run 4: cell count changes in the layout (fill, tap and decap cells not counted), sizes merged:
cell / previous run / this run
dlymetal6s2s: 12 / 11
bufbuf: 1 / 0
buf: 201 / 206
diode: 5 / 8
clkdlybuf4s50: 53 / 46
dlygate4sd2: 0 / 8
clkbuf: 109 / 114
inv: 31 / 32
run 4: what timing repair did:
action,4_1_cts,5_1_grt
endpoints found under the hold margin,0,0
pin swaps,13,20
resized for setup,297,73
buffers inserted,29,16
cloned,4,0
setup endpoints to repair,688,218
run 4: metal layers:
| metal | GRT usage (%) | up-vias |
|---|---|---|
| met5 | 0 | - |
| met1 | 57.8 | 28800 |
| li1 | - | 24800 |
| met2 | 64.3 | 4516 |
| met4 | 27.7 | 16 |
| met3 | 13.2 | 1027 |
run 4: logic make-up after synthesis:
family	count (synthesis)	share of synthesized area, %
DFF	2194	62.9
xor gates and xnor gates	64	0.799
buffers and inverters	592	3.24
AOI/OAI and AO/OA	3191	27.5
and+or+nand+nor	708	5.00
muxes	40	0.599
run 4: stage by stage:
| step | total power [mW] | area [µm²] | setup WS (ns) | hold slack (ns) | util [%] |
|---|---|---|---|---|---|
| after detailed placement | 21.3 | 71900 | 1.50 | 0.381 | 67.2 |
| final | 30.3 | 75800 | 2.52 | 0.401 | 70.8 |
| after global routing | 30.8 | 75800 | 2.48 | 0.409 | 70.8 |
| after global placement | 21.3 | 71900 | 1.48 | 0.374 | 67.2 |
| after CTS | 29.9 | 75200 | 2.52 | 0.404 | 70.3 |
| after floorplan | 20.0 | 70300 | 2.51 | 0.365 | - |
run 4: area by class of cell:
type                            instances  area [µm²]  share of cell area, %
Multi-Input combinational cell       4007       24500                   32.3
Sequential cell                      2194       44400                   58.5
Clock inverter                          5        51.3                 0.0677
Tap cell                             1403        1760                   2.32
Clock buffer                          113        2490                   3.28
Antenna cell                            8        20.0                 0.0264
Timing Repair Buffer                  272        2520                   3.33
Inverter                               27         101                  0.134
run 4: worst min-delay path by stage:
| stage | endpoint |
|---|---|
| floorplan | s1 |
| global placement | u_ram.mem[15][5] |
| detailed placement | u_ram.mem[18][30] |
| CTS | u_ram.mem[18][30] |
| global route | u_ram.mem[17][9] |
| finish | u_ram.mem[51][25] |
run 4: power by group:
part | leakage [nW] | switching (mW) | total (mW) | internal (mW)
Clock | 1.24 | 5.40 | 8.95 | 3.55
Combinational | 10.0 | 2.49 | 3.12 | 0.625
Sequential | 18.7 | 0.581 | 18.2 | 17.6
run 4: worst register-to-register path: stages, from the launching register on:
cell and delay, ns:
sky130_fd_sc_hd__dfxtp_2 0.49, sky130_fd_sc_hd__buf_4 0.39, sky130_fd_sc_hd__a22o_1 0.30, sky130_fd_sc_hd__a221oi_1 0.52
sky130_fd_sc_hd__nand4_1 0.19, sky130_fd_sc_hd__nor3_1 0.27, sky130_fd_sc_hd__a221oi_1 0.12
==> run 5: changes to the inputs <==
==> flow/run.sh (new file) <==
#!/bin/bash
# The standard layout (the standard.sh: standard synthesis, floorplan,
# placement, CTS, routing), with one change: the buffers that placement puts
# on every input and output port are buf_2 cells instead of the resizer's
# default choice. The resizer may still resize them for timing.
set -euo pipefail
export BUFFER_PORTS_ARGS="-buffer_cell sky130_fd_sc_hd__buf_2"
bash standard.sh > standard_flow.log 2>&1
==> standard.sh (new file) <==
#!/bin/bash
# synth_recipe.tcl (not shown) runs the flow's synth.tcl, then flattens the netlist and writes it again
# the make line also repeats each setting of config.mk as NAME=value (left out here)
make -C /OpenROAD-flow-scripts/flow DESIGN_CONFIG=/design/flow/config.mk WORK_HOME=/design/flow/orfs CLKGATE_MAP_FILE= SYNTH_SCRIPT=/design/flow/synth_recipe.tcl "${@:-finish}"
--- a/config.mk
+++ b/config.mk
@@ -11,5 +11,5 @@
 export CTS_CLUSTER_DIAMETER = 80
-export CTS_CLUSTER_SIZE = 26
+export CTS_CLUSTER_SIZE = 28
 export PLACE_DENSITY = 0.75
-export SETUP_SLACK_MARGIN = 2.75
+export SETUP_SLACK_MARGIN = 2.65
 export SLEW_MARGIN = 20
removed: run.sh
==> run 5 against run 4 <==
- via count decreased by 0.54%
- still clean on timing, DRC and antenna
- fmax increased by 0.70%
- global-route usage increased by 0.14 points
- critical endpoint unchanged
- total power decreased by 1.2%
....................
Exercise instructions — Track down every line of the material containing the string "buffers", and copy it.

Task solution —
buffers inserted,29,16
buffers and inverters	592	3.24
# placement, CTS, routing), with one change: the buffers that placement puts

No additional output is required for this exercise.